Speaker 7: Great. Thank you.

Conference Operator: Thank you. And the next question will come from Jason Gerberry with Bank of America. Your line’s open.

Marshall Urista, EVP, Head of Research and Investments, Royalty Pharma: Hi, good morning. This is Dina Ramadin on for Jason. Thanks for taking our question. We just had two follow-ups to some prior discussion points. I guess first on the China market, could you characterize how future deal structures may differ in China from the way you’ve kind of done historical deals, if at all? Like, are you finding that the diligence process comes with any added or expected process-related hurdles that impact normal efficiency? And then second is just on the Lp(a) lowering class readouts. How important, in your view, is a treatment effect size coming above or below a 15%-20% risk reduction to the commercial peak sales opportunity? Thank you.

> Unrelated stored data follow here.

$ cat src/rtl/adc_frame_align.sv
// Channel-A word-alignment trainer: bitslips the ISERDES until the frame word matches,
// declares alignment after a stable run, and retrains on persistent loss.
module adc_frame_align
    import adc_align_pkg::*;
#(
    parameter int              DW            = 8,
    parameter logic [DW-1:0]   FRAME_PATTERN = DW'(DEF_FRAME_PATTERN),
    parameter int              BS_WAIT       = DEF_BS_WAIT,
    parameter int              LOCK_CNT      = DEF_LOCK_CNT,
    parameter int              MAX_SLIPS     = 8,
    parameter int              ERR_THRESH    = 4
) (
    input  logic          clk_div_a,
    input  logic          sys_rst_n,
    input  logic          gclk_sd_lockeda,
    input  logic [DW-1:0] frame_in,
    input  logic          retrain,
    output logic          bitslip,
    output logic          aligned,
    output logic          train_fail,
    output logic [3:0]    slip_count,
    output logic [15:0]   err_count
);

    localparam int WAIT_W  = cnt_width(BS_WAIT);
    localparam int MATCH_W = cnt_width(LOCK_CNT);
    localparam int MISS_W  = cnt_width(ERR_THRESH);

    localparam logic [WAIT_W-1:0]  WAIT_LAST  = WAIT_W'(BS_WAIT - 1);
    localparam logic [MATCH_W-1:0] MATCH_LAST = MATCH_W'(LOCK_CNT - 1);
    localparam logic [MISS_W-1:0]  MISS_LAST  = MISS_W'(ERR_THRESH - 1);
    localparam logic [3:0]         SLIP_LAST  = 4'(MAX_SLIPS - 1);

    align_state_t         r_state;
    logic [WAIT_W-1:0]    r_wait_cnt;
    logic [MATCH_W-1:0]   r_match_cnt;
    logic [MISS_W-1:0]    r_miss_cnt;
    logic [3:0]           r_slip_count;
    logic [15:0]          r_err_count;
    logic                 r_train_fail;
    logic                 r_bitslip;
    logic                 r_aligned;

    align_state_t         w_state_nxt;
    logic [WAIT_W-1:0]    w_wait_nxt;
    logic [MATCH_W-1:0]   w_match_nxt;
    logic [MISS_W-1:0]    w_miss_nxt;
    logic [3:0]           w_slip_nxt;
    logic [15:0]          w_err_nxt;
    logic                 w_fail_nxt;
    logic                 w_slip_req;
    logic                 w_hit;

    assign w_hit = (frame_in == FRAME_PATTERN);

    always_ff @(posedge clk_div_a or negedge sys_rst_n) begin
        if (!sys_rst_n) begin
            r_state      <= S_IDLE;
            r_wait_cnt   <= '0;
            r_match_cnt  <= '0;
            r_miss_cnt   <= '0;
            r_slip_count <= '0;
            r_err_count  <= '0;
            r_train_fail <= 1'b0;
            r_bitslip    <= 1'b0;
            r_aligned    <= 1'b0;
        end else begin
            r_state      <= w_state_nxt;
            r_wait_cnt   <= w_wait_nxt;
            r_match_cnt  <= w_match_nxt;
            r_miss_cnt   <= w_miss_nxt;
            r_slip_count <= w_slip_nxt;
            r_err_count  <= w_err_nxt;
            r_train_fail <= w_fail_nxt;
            r_bitslip    <= (w_state_nxt == S_SLIP);
            r_aligned    <= (w_state_nxt == S_ALIGNED);
        end
    end

    always_comb begin
        w_state_nxt = r_state;
        w_wait_nxt  = r_wait_cnt;
        w_match_nxt = r_match_cnt;
        w_miss_nxt  = r_miss_cnt;
        w_slip_nxt  = r_slip_count;
        w_err_nxt   = r_err_count;
        w_fail_nxt  = r_train_fail;
        w_slip_req  = 1'b0;

        // retrain outranks lock loss, and both outrank any in-state transition
        if (retrain || !gclk_sd_lockeda) begin
            w_state_nxt = S_IDLE;
            w_wait_nxt  = '0;
            w_match_nxt = '0;
            w_miss_nxt  = '0;
            w_slip_nxt  = '0;
            if (retrain) begin
                w_fail_nxt = 1'b0;
                w_err_nxt  = '0;
            end
        end else begin
            unique case (r_state)
                S_IDLE: w_state_nxt = S_CHECK;
                S_CHECK: begin
                    if (w_hit) begin
                        w_match_nxt = MATCH_W'(1);
                        w_state_nxt = (LOCK_CNT <= 1) ? S_ALIGNED : S_VERIFY;
                    end else begin
                        w_slip_req = 1'b1;
                    end
                end
                S_SLIP: begin
                    w_state_nxt = S_WAIT;
                    w_wait_nxt  = '0;
                end
                S_WAIT: begin
                    if (r_wait_cnt == WAIT_LAST) w_state_nxt = S_CHECK;
                    else                          w_wait_nxt  = r_wait_cnt + WAIT_W'(1);
                end
                S_VERIFY: begin
                    if (w_hit) begin
                        w_match_nxt = r_match_cnt + MATCH_W'(1);
                        if (r_match_cnt == MATCH_LAST) w_state_nxt = S_ALIGNED;
                    end else begin
                        w_slip_req = 1'b1;
                    end
                end
                S_ALIGNED: begin
                    if (w_hit) begin
                        w_miss_nxt = '0;
                    end else begin
                        if (r_err_count != '1) w_err_nxt = r_err_count + 16'd1;
                        if (r_miss_cnt == MISS_LAST) begin
                            w_state_nxt = S_CHECK;
                            w_miss_nxt  = '0;
                            w_slip_nxt  = '0;
                        end else begin
                            w_miss_nxt = r_miss_cnt + MISS_W'(1);
                        end
                    end
                end
                default: w_state_nxt = S_IDLE;
            endcase
        end

        // CHECK and VERIFY share one slip path; the wrap marks a full failed search
        if (w_slip_req) begin
            w_state_nxt = S_SLIP;
            w_match_nxt = '0;
            if (r_slip_count == SLIP_LAST) begin
                w_slip_nxt = '0;
                w_fail_nxt = 1'b1;
            end else begin
                w_slip_nxt = r_slip_count + 4'd1;
            end
        end

        if (w_state_nxt == S_ALIGNED && r_state != S_ALIGNED) w_fail_nxt = 1'b0;
    end

    assign bitslip    = r_bitslip;
    assign aligned    = r_aligned;
    assign train_fail = r_train_fail;
    assign slip_count = r_slip_count;
    assign err_count  = r_err_count;

endmodule
==> config.mk <==
export PLATFORM = sky130hd
export DESIGN_NAME = mostra_jogada
export DESIGN_NICKNAME = d
export VERILOG_FILES = /design/src/rtl/mostra_jogada.sv
export SDC_FILE = /design/constraint.sdc
export NUM_CORES = 1
export LEC_CHECK = 0
export ABC_CLOCK_PERIOD_IN_PS = 4300
export BUFFER_PORTS_ARGS = -buffer_cell sky130_fd_sc_hd__buf_2
export CAP_MARGIN = 0
export CORE_ASPECT_RATIO = 2
export CORE_UTILIZATION = 44
export DETAILED_ROUTE_END_ITERATION = 8
export PLACE_DENSITY = 0.65
export REMOVE_ABC_BUFFERS = 1
export SYNTH_ARGS = -nofsm -noshare
export SYNTH_HDL_FRONTEND = slang
export SYNTH_SLANG_ARGS = --single-unit
==> constraint.sdc <==
create_clock -name clock -period 4.3 [get_ports clock]
set_input_delay 0.86 -clock clock [delete_from_list [all_inputs] [get_ports clock]]
set_output_delay 0.86 -clock clock [all_outputs]
set_load 0.01 [all_outputs]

Pablo Legorreta, Chief Executive Officer and Chairman of the Board, Royalty Pharma: Sure. Maybe I’ll take your China question. You know, we don’t foresee any change in the way we structure transactions and how we actually diligence them. You asked also about diligence. It’s exactly the same process that we follow for products. You know, just realize that what is likely to happen in China deals is that we would be buying a royalty from a Chinese company that licensed a product to a company in the U.S. or Europe. And they did that because, you know, the vast majority of Chinese companies do not have clinical and marketing infrastructure in the U.S. and Europe. They need a partner to help them run the trials in the U.S., in Europe, and eventually to market their products.

So the payer of the royalty will be a U.S. or European company, like in the case of the deal we did with V-One, the marketer is Amgen. And for us, you know, the payer is Amgen, the credit risk is Amgen, so, you know, we feel very comfortable. Now, in terms of being effective in that market, you know, we have mentioned on this call that what we need is presence locally, and that’s something that, you know, you will see very soon from us with a local team with exceptional people. And it’s a market that we intend to build and really focus on because we do see, you know, very significant opportunities coming from China. Thank you for the question.

Marshall Urista, EVP, Head of Research and Investments, Royalty Pharma: And then your second question on scenarios around the effect size in the upcoming Novartis Lp(a) trial. You know, there’s no question, and it won’t surprise you to hear us say that the effect size does matter. I think we should, given that, you know, we’re a few months away at this point from seeing this data, you know, I think there will be a lot of discussion, I am sure, based on, you know, based on what it ultimately shows. And I think it will matter, you know, in the range that you talked about. You know, the types of patients who benefited, were there any subgroups where particularly—where there was particularly strong benefit or had a particular impact on benefit?

I think, you know, the physician community will work that out for who are the patients most likely to benefit. So, you know, again, you know, just, I think it does highlight the incredible potential of our development stage portfolio. We’re really excited to see this, you know, after waiting a few years at this point for this event. As you might imagine, we are eager to see it and discuss the data with everybody.

Conference Operator: Thank you. I am showing no further questions in the queue. I would now like to turn the call back over to Pablo for closing remarks.

Pablo Legorreta, Chief Executive Officer and Chairman of the Board, Royalty Pharma: Thank you, operator, and thank you to everyone on the call for your continued interest in Royalty Pharma. If you have any follow-up questions, please feel free to reach out to George Grofik and his team. Thank you, everyone.

Conference Operator: This concludes today’s conference call. Thank you for participating, and you may now disconnect.